Drugs that cause hyperkalemia.
Some medicinal products or therapeutic classes of medicinal products may cause hyperkalaemia, such as: aliskiren, potassium salts, potassium-sparing diuretics, ACE inhibitors, angiotensin II receptor antagonists, non-steroidal anti-inflammatory drugs (NSAIDs), heparins, immunosuppressants such as ciclosporin or tacrolimus, trimethoprim. Concomitant use of these medicinal products increases the risk of hyperkalaemia.

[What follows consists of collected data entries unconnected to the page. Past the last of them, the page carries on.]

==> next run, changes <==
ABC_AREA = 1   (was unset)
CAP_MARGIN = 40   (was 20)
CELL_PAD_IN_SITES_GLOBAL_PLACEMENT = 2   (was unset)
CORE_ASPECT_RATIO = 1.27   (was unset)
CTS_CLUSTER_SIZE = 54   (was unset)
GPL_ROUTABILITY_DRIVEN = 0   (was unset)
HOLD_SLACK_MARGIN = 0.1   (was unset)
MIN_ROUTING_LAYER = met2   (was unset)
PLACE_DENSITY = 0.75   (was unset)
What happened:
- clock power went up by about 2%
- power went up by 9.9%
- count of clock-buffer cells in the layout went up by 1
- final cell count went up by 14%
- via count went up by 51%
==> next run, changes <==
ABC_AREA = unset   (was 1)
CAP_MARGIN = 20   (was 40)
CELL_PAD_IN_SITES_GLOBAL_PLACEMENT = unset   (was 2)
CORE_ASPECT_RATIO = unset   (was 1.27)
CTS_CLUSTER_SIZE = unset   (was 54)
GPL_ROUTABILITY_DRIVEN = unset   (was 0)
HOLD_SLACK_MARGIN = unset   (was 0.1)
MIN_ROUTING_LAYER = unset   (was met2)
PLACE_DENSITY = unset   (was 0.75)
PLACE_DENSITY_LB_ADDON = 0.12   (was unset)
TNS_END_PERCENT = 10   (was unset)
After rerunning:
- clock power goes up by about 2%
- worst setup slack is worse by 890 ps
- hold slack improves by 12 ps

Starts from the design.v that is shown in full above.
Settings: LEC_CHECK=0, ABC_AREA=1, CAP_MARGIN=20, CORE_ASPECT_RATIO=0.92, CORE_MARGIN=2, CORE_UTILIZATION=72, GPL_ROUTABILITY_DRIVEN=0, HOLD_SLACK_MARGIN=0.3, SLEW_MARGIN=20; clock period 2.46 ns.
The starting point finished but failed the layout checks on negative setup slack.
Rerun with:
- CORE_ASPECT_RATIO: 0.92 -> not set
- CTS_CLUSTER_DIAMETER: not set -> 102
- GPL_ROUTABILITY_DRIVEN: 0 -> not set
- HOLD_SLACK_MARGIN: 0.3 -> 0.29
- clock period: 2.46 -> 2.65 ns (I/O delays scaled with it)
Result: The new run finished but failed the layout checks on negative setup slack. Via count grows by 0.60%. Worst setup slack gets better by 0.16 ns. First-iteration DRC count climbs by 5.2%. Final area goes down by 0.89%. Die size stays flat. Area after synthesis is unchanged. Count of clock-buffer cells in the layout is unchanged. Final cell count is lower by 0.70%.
## fjord
## cordic_magphase
module cordic_magphase #(
    parameter integer INPUT_WIDTH      = 16,
    parameter integer INT_WIDTH        = 32,
    parameter integer ITERATIONS       = 32,
    parameter integer GAIN_FRAC_BITS   = 28,
    parameter integer OUTPUT_FRAC_BITS = 14
) (
    input  wire                          clk,
    input  wire                          rst_n,
    input  wire                          start,
    input  wire signed [INPUT_WIDTH-1:0] x_in,
    input  wire signed [INPUT_WIDTH-1:0] y_in,
    output reg                           busy,
    output reg                           done,
    output reg  signed [INT_WIDTH-1:0]   magnitude,
    output reg  signed [INT_WIDTH-1:0]   phase
);
    localparam IDLE         = 2'd0;
    localparam ITERATE      = 2'd1;
    localparam POST_PROCESS = 2'd2;
    localparam DONE_STATE   = 2'd3;
    reg [1:0] state, state_next;
    reg signed [INT_WIDTH-1:0] x_reg, y_reg, x_next, y_next;
  ...
Settings: LEC_CHECK=0, CAP_MARGIN=20, CELL_PAD_IN_SITES_DETAIL_PLACEMENT=0, CELL_PAD_IN_SITES_GLOBAL_PLACEMENT=0, CORE_ASPECT_RATIO=0.85, CORE_MARGIN=2, CORE_UTILIZATION=71, CTS_CLUSTER_DIAMETER=36, CTS_CLUSTER_SIZE=50, PLACE_DENSITY=0.35, SLEW_MARGIN=20; clock period 7.16 ns.
run.sh (not shown) runs the stock make flow with config.mk's settings and CLKGATE_MAP_FILE=.
Status(fjord) = ERROR, stage = global routing (5_1_grt)
Input changes introduced in maple (baseline for comparison: fjord):
# fjord
export LEC_CHECK = 0
export CAP_MARGIN = 20
export CELL_PAD_IN_SITES_DETAIL_PLACEMENT = 0
export CELL_PAD_IN_SITES_GLOBAL_PLACEMENT = 0
export CORE_ASPECT_RATIO = 0.85
export CORE_MARGIN = 2
export CORE_UTILIZATION = 71
export CTS_CLUSTER_DIAMETER = 36
export CTS_CLUSTER_SIZE = 50
export PLACE_DENSITY = 0.35
export SLEW_MARGIN = 20
create_clock -name core_clock -period 7.16 [get_ports {clk}]
# maple
export LEC_CHECK = 0
export CAP_MARGIN = 20
export CORE_MARGIN = 2
export CORE_UTILIZATION = 40
export SLEW_MARGIN = 20
create_clock -name core_clock -period 10.7 [get_ports {clk}]
The final layout from maple, which completed every stage, passed the timing, DRC and antenna checks at the end of the flow.
Against fjord, global placement routability congestion in maple fell by more than 10%.
Of maple and fjord, fjord shows the lower row count, with maple above it.
Compared to fjord, maple was floorplanned on a bigger die.
Input-level comparison between juniper and maple:
# maple
export LEC_CHECK = 0
export CAP_MARGIN = 20
export CORE_MARGIN = 2
export CORE_UTILIZATION = 40
export SLEW_MARGIN = 20
create_clock -name core_clock -period 10.7 [get_ports {clk}]
# juniper
export LEC_CHECK = 0
export CAP_MARGIN = 20
export CORE_MARGIN = 2
export CORE_UTILIZATION = 71
export MAX_ROUTING_LAYER = met4
export PLACE_DENSITY_LB_ADDON = 0.01
export SLEW_MARGIN = 30
create_clock -name core_clock -period 7.05 [get_ports {clk}]
[summary]
Completing all stages was not enough for juniper: its layout failed the final checks because of capacitance limit, slew limit, setup timing. The diode insertion count for antenna repair in juniper sits 5 above the value recorded for maple. Compared with maple, total stage count of the critical path in juniper decreased by a few percent. Worst hold slack: juniper lower than maple. Of juniper and maple, the run reporting the higher final worst-path setup slack was maple.
The following lists how zinc was set up differently from juniper:
# juniper
export LEC_CHECK = 0
export CAP_MARGIN = 20
export CORE_MARGIN = 2
export CORE_UTILIZATION = 71
export MAX_ROUTING_LAYER = met4
export PLACE_DENSITY_LB_ADDON = 0.01
export SLEW_MARGIN = 30
create_clock -name core_clock -period 7.05 [get_ports {clk}]
# zinc
export LEC_CHECK = 0
export CAP_MARGIN = 20
export CORE_MARGIN = 2
export CORE_UTILIZATION = 65
export SETUP_SLACK_MARGIN = 0.93
export SLEW_MARGIN = 20
create_clock -name core_clock -period 7.47 [get_ports {clk}]
--- outcome ---
juniper completed end to end; final checks failed (capacitance limit, slew limit, setup timing).
STATUS run=zinc STAGES=ALL_DONE FINAL_CHECKS=FAILED CAUSE=setup timing
Portion of the layout cell area used by non-clock buffers (zinc over juniper): decrease, 2.7 points
First-pass GRT wire length on zinc is up relative to juniper.
juniper ended up with iter_cnt[1] as its launch point of the critical path; zinc ended up with x_reg[18].
In zinc, the minimum setup slack after placement came out 250 ps above the value in juniper.
Final critical delay including setup and external delays sits lower in zinc than in juniper.
Area taken by flip-flops and latches, zinc and juniper, higher one = zinc.
juniper → zinc: total wirelength of the detailed-routed design up about 0.56%, count of clock-buffer cells in the layout level.

========
The RTL this note starts from:
==> flow/design.v <==
module cordic_magphase #(
    parameter integer INPUT_WIDTH      = 16,
    parameter integer INT_WIDTH        = 32,
    parameter integer ITERATIONS       = 32,
    parameter integer GAIN_FRAC_BITS   = 28,
    parameter integer OUTPUT_FRAC_BITS = 14
) (
    input  wire                          clk,
    input  wire                          rst_n,
    input  wire                          start,
    input  wire signed [INPUT_WIDTH-1:0] x_in,
    input  wire signed [INPUT_WIDTH-1:0] y_in,
    output reg                           busy,
    output reg                           done,
    output reg  signed [INT_WIDTH-1:0]   magnitude,
    output reg  signed [INT_WIDTH-1:0]   phase
);
    localparam IDLE         = 2'd0;
    localparam ITERATE      = 2'd1;
    localparam POST_PROCESS = 2'd2;
    localparam DONE_STATE   = 2'd3;
    reg [1:0] state, state_next;
    reg signed [INT_WIDTH-1:0] x_reg, y_reg, x_next, y_next;
    reg signed [INT_WIDTH-1:0] z_reg, z_next;
    reg [5:0]                  iter_cnt, iter_cnt_next;
    reg signed [1:0] pi_correction, pi_correction_next;  
    localparam [31:0] PI_CONST32    = 32'h3243F6A8;  
    localparam [31:0] TWOPI_CONST32 = 32'h6487ED51;  
    localparam [31:0] K_INV32       = 32'd162600000;
    localparam signed [INT_WIDTH-1:0] PI_CONST    = {{(INT_WIDTH-32){PI_CONST32[31]}}, PI_CONST32};
    localparam signed [INT_WIDTH-1:0] TWOPI_CONST = {{(INT_WIDTH-32){TWOPI_CONST32[31]}}, TWOPI_CONST32};
    localparam signed [INT_WIDTH-1:0] K_INV       = {{(INT_WIDTH-32){K_INV32[31]}}, K_INV32};
    function signed [31:0] atan_lut;
        input [4:0] idx;
        begin
            case (idx)
                4'd0:  atan_lut = 32'sh0C90FDAA;
                4'd1:  atan_lut = 32'sh076B19C1;
                4'd2:  atan_lut = 32'sh03EB6EBF;
                4'd3:  atan_lut = 32'sh01FD5BA9;
                4'd4:  atan_lut = 32'sh00FFAAE0;
                4'd5:  atan_lut = 32'sh007FF55B;
                4'd6:  atan_lut = 32'sh003FFEA8;
                4'd7:  atan_lut = 32'sh001FFFDA;
                4'd8:  atan_lut = 32'sh000FFFEF;
                4'd9:  atan_lut = 32'sh0007FFFF;
                4'd10: atan_lut = 32'sh0003FFFF;
                4'd11: atan_lut = 32'sh0001FFFF;
                4'd12: atan_lut = 32'sh0000FFFF;
                4'd13: atan_lut = 32'sh00007FFF;
                4'd14: atan_lut = 32'sh00003FFF;
                4'd15: atan_lut = 32'sh00001FFF;  
                5'd16: atan_lut = 32'sh00000FFF;  
                5'd17: atan_lut = 32'sh000007FF;  
                5'd18: atan_lut = 32'sh000003FF;  
                5'd19: atan_lut = 32'sh000001FF;  
                5'd20: atan_lut = 32'sh000000FF;  
                5'd21: atan_lut = 32'sh0000007F;  
                5'd22: atan_lut = 32'sh0000003F;  
                5'd23: atan_lut = 32'sh0000001F;  
                5'd24: atan_lut = 32'sh0000000F;  
                5'd25: atan_lut = 32'sh00000007;  
                5'd26: atan_lut = 32'sh00000003;  
                5'd27: atan_lut = 32'sh00000001;  
                default: atan_lut = 32'sh00000000;  
            endcase
        end
    endfunction
    wire signed [47:0] mag_prod = x_reg * K_INV;  
    wire signed [INT_WIDTH-1:0] mag_corr = mag_prod >>> GAIN_FRAC_BITS;
    reg  signed [INT_WIDTH-1:0] phase_tmp;
    always @(posedge clk or negedge rst_n) begin
        if (!rst_n) begin
            state     <= IDLE;
            busy      <= 1'b0;
            done      <= 1'b0;
            x_reg     <= 0;
            y_reg     <= 0;
            z_reg     <= 0;
            iter_cnt  <= 0;
            magnitude <= 0;
            phase     <= 0;
            pi_correction <= 2'sd0;
        end else begin
            state    <= state_next;
            x_reg    <= x_next;
            y_reg    <= y_next;
            z_reg    <= z_next;
            iter_cnt <= iter_cnt_next;
            pi_correction <= pi_correction_next;
            busy     <= (state_next != IDLE) && (state_next != DONE_STATE);
            done     <= (state_next == DONE_STATE);
            if (state_next == DONE_STATE) begin
                magnitude <= ((mag_corr < 0) ? -mag_corr : mag_corr) << OUTPUT_FRAC_BITS;
                case (pi_correction)
                    -2'sd1: phase_tmp = z_next - PI_CONST;
                    2'sd0:  phase_tmp = z_next;
                    default: phase_tmp = z_next + PI_CONST;
                endcase
                if (phase_tmp > PI_CONST)
                    phase_tmp = phase_tmp - TWOPI_CONST;
                else if (phase_tmp < -PI_CONST)
                    phase_tmp = phase_tmp + TWOPI_CONST;
                phase <= phase_tmp;
            end
        end
    end
    always @* begin
        state_next          = state;
        x_next              = x_reg;
        y_next              = y_reg;
        z_next              = z_reg;
        iter_cnt_next       = iter_cnt;
        pi_correction_next  = pi_correction;
        case (state)
            IDLE, DONE_STATE: begin
                if (start) begin
                    x_next = {{(INT_WIDTH-INPUT_WIDTH){x_in[INPUT_WIDTH-1]}}, x_in};
                    y_next = {{(INT_WIDTH-INPUT_WIDTH){y_in[INPUT_WIDTH-1]}}, y_in};
                    if (x_next < 0) begin
                        x_next = -x_next;
                        y_next = -y_next;
                        pi_correction_next = (y_next >= 0) ? 2'sd1 : -2'sd1;
                    end else begin
                        pi_correction_next = 2'sd0;
                    end
                    z_next        = 0;
                    iter_cnt_next = 0;
                    state_next    = ITERATE;
                end else begin
                    state_next    = IDLE;
                end
            end
            ITERATE: begin
                if (iter_cnt < ITERATIONS) begin
                    if (y_reg >= 0) begin
                        x_next = x_reg + (y_reg >>> iter_cnt);
                        y_next = y_reg - (x_reg >>> iter_cnt);
                        z_next = z_reg + atan_lut(iter_cnt[4:0]);
                    end else begin
                        x_next = x_reg - (y_reg >>> iter_cnt);
                        y_next = y_reg + (x_reg >>> iter_cnt);
                        z_next = z_reg - atan_lut(iter_cnt[4:0]);
                    end
                    iter_cnt_next = iter_cnt + 1'b1;
                    if (iter_cnt == ITERATIONS-1)
                        state_next = POST_PROCESS;
                end else begin
                    state_next = POST_PROCESS;
                end
            end
            POST_PROCESS: begin
                state_next = DONE_STATE;
            end
            default: state_next = IDLE;
        endcase
    end
endmodule
clock: 6.44 ns
lec_check: 0
abc_area: 1
cap_margin: 0
cell_pad_in_sites_detail_placement: 2
cell_pad_in_sites_global_placement: 0
core_aspect_ratio: 0.73
core_margin: 10
core_utilization: 71
cts_cluster_diameter: 112
max_routing_layer: met5
min_routing_layer: met2
place_density_lb_addon: 0.11
setup_slack_margin: 0.49
slew_margin: 20
tns_end_percent: 80
The starting point aborted during detailed placement.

The concomitant use of perindopril with aliskiren is contraindicated (see section "Contraindications") in patients with diabetes mellitus or patients with impaired renal function due to an increased risk of hyperkalemia, worsening of renal function, cardiovascular morbidity and mortality and is not recommended (see section "Special warnings and precautions for use") in all other patient groups. Dual blockade of the renin-angiotensin-aldosterone system (RAAS) through the combined use of ACE inhibitors and angiotensin II receptor blockers Published data indicate that in patients with established atherosclerosis, heart failure or diabetes mellitus with target organ damage, the concomitant use of ACE inhibitors and angiotensin receptor blockers was accompanied by an increased incidence of arterial hypotension, syncope, hyperkalemia and worsening of renal function (including acute renal failure). insufficiency) compared with monotherapy with drugs that affect the renin-angiotensin-aldosterone system. Dual blockade (i.e. the combination of an ACE inhibitor with angiotensin II receptor antagonists) may be used in individual cases with careful monitoring of renal function, potassium levels and blood pressure.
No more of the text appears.